The mosquitoes and fleas transfer the virus when they bite an affected animal and along with blood ingest bacteria. The bacteria multiplies in the insects gut and when it bites another animal bacteria is introduced to the wound. Incubation period varies but averages 5-14 days. Once the dog is infected it's skin becomes red and thickens before traveling to lymph nodes and then organs. It is present in the skin and bodily secretions making it contagious. After 6 days the body has become swollen, with the swellings becoming distended and thickened. Pus may discharge from the ears and eyelids, which become thick and swollen as well to the point they're swollen shut and the dog is blind and deaf. The virus form tumors and skin lesions throughout the body. The entire head swells and in in-tact males the testicles swell and the scrotum ruptures. By this point the dog is anorexic, has difficulty breathing and convulses. If not euthanized, death occurs within 12 days or so. While for foxes this raises a significant issue of humaneness, dog owners need to be alert and aware to the symptoms to prevent an agonizing death.

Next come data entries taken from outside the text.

Source: an optimization exercise on an open RTL-to-GDS flow (aim: small area, a short achievable clock period and few clock cycles per item). Production flows keep margins and buffers that such runs may drop.
No functional check of the RTL was part of any run shown here.
No activity file was given, so power comes from the tool's default toggle rates.

`flow/config.mk`:
```
export PLATFORM = sky130hd
export DESIGN_NAME = counter_priority_task_scheduler_core
export DESIGN_NICKNAME = counter_priority_task_scheduler_core
export VERILOG_FILES = /design/flow/design.v
export SDC_FILE = /design/flow/constraint.sdc
export NUM_CORES = 4
export LEC_CHECK = 0
export CAP_MARGIN = 20
export CORE_MARGIN = 2
export CORE_UTILIZATION = 40
export SLEW_MARGIN = 20
```
`flow/constraint.sdc`:
```
create_clock -name core_clock -period 6.0 [get_ports {clock}]
set_input_delay 1.2000 -clock core_clock [delete_from_list [all_inputs] [get_ports {clock}]]
set_output_delay 1.2000 -clock core_clock [all_outputs]
set_load 0.01 [all_outputs]
```
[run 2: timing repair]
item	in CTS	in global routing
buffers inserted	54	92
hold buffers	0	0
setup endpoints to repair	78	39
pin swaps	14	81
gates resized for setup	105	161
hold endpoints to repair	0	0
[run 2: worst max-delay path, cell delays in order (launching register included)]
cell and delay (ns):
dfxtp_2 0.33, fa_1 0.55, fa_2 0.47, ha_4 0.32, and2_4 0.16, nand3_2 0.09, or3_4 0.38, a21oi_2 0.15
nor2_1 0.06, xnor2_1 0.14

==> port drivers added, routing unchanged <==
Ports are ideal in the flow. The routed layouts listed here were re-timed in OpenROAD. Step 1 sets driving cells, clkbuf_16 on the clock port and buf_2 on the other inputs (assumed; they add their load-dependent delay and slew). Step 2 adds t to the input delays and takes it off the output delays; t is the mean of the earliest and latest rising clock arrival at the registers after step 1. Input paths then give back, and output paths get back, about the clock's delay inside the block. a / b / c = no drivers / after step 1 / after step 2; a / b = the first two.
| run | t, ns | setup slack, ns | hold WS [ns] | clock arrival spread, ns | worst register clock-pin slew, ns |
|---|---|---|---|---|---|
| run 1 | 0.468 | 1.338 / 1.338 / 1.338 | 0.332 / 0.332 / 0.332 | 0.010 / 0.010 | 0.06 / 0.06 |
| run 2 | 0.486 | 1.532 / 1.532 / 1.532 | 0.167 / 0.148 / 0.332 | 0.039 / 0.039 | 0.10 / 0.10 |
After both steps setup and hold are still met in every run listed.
Source: an optimization exercise on an open RTL-to-GDS flow (aim: small area and a short achievable clock period). Production flows keep margins and buffers that such runs may drop. In this exercise RTL edits were held to simulation tests only and were not proved equivalent to the original. Power is estimated from default activity; no workload was simulated.

==> flow/design.v <==
module mem_req_buffer #(
    parameter int width_words_p = 4,
    parameter int depth_p       = 8
) (
    input  logic                        clk,
    input  logic                        nreset,
    input  logic                        up_valid_i,
    output logic                        up_ready_o,
    input  logic                        up_we_i,
    input  logic [31:0]                 up_addr_i,
    input  logic [32*width_words_p-1:0] up_wdata_i,
    output logic                        up_valid_o,
    output logic [32*width_words_p-1:0] up_data_o,
    output logic                        dn_valid_o,
    input  logic                        dn_ready_i,
    output logic                        dn_we_o,
    output logic [31:0]                 dn_addr_o,
    output logic [32*width_words_p-1:0] dn_wdata_o,
    input  logic                        dn_valid_i,
    input  logic [32*width_words_p-1:0] dn_data_i
);
    localparam int data_w_lp = 32 * width_words_p;
    localparam int off_w_lp  = $clog2(width_words_p * 4);
    logic [depth_p-1:0]                ent_we_q;
    logic [depth_p-1:0][31:0]          ent_addr_q;
    logic [depth_p-1:0][data_w_lp-1:0] ent_wdata_q;
    logic [depth_p-1:0] wr_oh_q;       
    logic [depth_p-1:0] rd_oh_q;       
    logic [depth_p-1:0] vld_q;         
    logic [depth_p-1:0] cand_q;        
    logic [depth_p-1:0] sel_q;         
    logic               rd_pending_q;
    logic               dn_busy_q;
    logic               dn_is_rd_q;
    logic               up_valid_q;
    logic               rdy_q;         
    logic               dn_valid_q;    
    logic [depth_p-1:0] vld_d, cand_d, wr_oh_d, rd_oh_d, sel_d, match_s, hit_s;
    logic               full_s, accept_s, issue_s, push_s, hit_any_s, cap_s, rsp_rd_s, done_s;
    logic               rd_pending_d, dn_busy_d, dn_is_rd_d;
    logic [data_w_lp-1:0] din_s;
    assign full_s     = &vld_q;
    assign up_ready_o = rdy_q & ~nreset;
    assign accept_s   = up_valid_i & up_ready_o;
    assign dn_valid_o = dn_valid_q;
    assign issue_s    = dn_valid_q & dn_ready_i;
    assign cap_s      = dn_busy_q & dn_is_rd_q;
    assign done_s     = dn_valid_i & dn_busy_q;
    assign rsp_rd_s   = done_s & dn_is_rd_q;
    assign up_valid_o = up_valid_q;
    for (genvar g = 0; g < depth_p; g++) begin : g_match
        logic [31:0] a_s;
        assign a_s        = ent_addr_q[g];
        assign match_s[g] = (a_s[31:off_w_lp] == up_addr_i[31:off_w_lp]);
    end
    assign hit_s     = cand_q & match_s;
    assign hit_any_s = |hit_s;
    assign push_s = accept_s & (up_we_i | ~hit_any_s);
    always_comb begin
        dn_we_o    = 1'b0;
        dn_addr_o  = '0;
        dn_wdata_o = '0;
        up_data_o  = '0;
        for (int i = 0; i < depth_p; i++) begin
            dn_we_o    = dn_we_o    | (rd_oh_q[i] & ent_we_q[i]);
            dn_addr_o  = dn_addr_o  | ({32{rd_oh_q[i]}} & ent_addr_q[i]);
            dn_wdata_o = dn_wdata_o | ({data_w_lp{rd_oh_q[i]}} & ent_wdata_q[i]);
            up_data_o  = up_data_o  | ({data_w_lp{sel_q[i]}} & ent_wdata_q[i]);
        end
    end
    always_comb begin
        wr_oh_d = push_s  ? {wr_oh_q[depth_p-2:0], wr_oh_q[depth_p-1]} : wr_oh_q;
        rd_oh_d = issue_s ? {rd_oh_q[depth_p-2:0], rd_oh_q[depth_p-1]} : rd_oh_q;
        for (int i = 0; i < depth_p; i++) begin
            vld_d[i] = (vld_q[i] & ~(issue_s & rd_oh_q[i])) | (push_s & wr_oh_q[i]);
            if (wr_oh_q[i] & ~full_s)
                cand_d[i] = push_s & up_we_i;
            else
                cand_d[i] = cand_q[i] & ~(issue_s & rd_oh_q[i])
                            & ~(accept_s & up_we_i & match_s[i]);
        end
        sel_d = cap_s ? wr_oh_q : (hit_s & {depth_p{~up_we_i}});
        if (rsp_rd_s)                               rd_pending_d = 1'b0;
        else if (accept_s & ~up_we_i & ~hit_any_s)  rd_pending_d = 1'b1;
        else                                        rd_pending_d = rd_pending_q;
        if (issue_s) begin
            dn_busy_d  = 1'b1;
            dn_is_rd_d = ~dn_we_o;
        end else begin
            dn_busy_d  = dn_busy_q & ~dn_valid_i;
            dn_is_rd_d = dn_is_rd_q;
        end
    end
    assign din_s = cap_s ? dn_data_i : up_wdata_i;
    always_ff @(posedge clk) begin
        for (int i = 0; i < depth_p; i++) begin
            if (wr_oh_q[i] & ~full_s) begin
                ent_we_q[i]    <= up_we_i;
                ent_addr_q[i]  <= up_addr_i;
                ent_wdata_q[i] <= din_s;
            end
        end
    end
    always_ff @(posedge clk) begin
        sel_q <= sel_d;
        if (nreset) begin
            wr_oh_q      <= depth_p'(1);
            rd_oh_q      <= depth_p'(1);
            vld_q        <= '0;
            cand_q       <= '0;
            rd_pending_q <= 1'b0;
            dn_busy_q    <= 1'b0;
            dn_is_rd_q   <= 1'b0;
            up_valid_q   <= 1'b0;
            rdy_q        <= 1'b1;
            dn_valid_q   <= 1'b0;
        end else begin
            wr_oh_q      <= wr_oh_d;
            rd_oh_q      <= rd_oh_d;
            vld_q        <= vld_d;
            cand_q       <= cand_d;
            rd_pending_q <= rd_pending_d;
            dn_busy_q    <= dn_busy_d;
            dn_is_rd_q   <= dn_is_rd_d;
            up_valid_q   <= rsp_rd_s | (accept_s & (up_we_i | hit_any_s));
            rdy_q        <= ~(&vld_d) & ~rd_pending_d;
            dn_valid_q   <= (|vld_d) & ~dn_busy_d;
        end
    end
endmodule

Once infected, there are no treatments. Death rate is 100% and the current veterinary recommendation is for immediate euthanasia and quarantine of house-mates who may be infected.
The only current option available to dog owners is to keep dogs inside at all times and use mosquito proofing techniques to attempt to prevent infection. If the dog must be outdoors, it is recommended you fully mosquito proof the enclosure and take measures to prevent fleas or mosquitoes from being near. However it only takes one mosquito coming in and having one bite of one dog to kill them all.
There is a vaccination called Nobivac Siso. It utilizes a virus called Shope Fibroma virus which is closely related but which doesn't cause the disease. However the Australian authorities are not at this time allowing the vaccine for fear immunity could transfer from vaccinated pet dogs to wild foxes.
This reasoning is faulty and does not hold with experience in areas where the vaccination is legal. Foxes have built their own immunity independently according to the Australian Department of Primary Industries own publications. There is also a lack of immunity in a vaccinated individual can spread let alone to foxes. In UK and Europe, where the vaccine is available, there have been no signs of a decline in the disease and there is still a great need to vaccinate pets. The British distributors (Intervet) state that:
"...the virus (Shope fibroma) does not spread readily from one animal to another and all dogs in a group should be individually vaccinated"Now... if you are all feeling properly horrified by the thought of your beloved pet dogs dying a horrible death, take a deep breath. There is no virus called Sisotamoxym.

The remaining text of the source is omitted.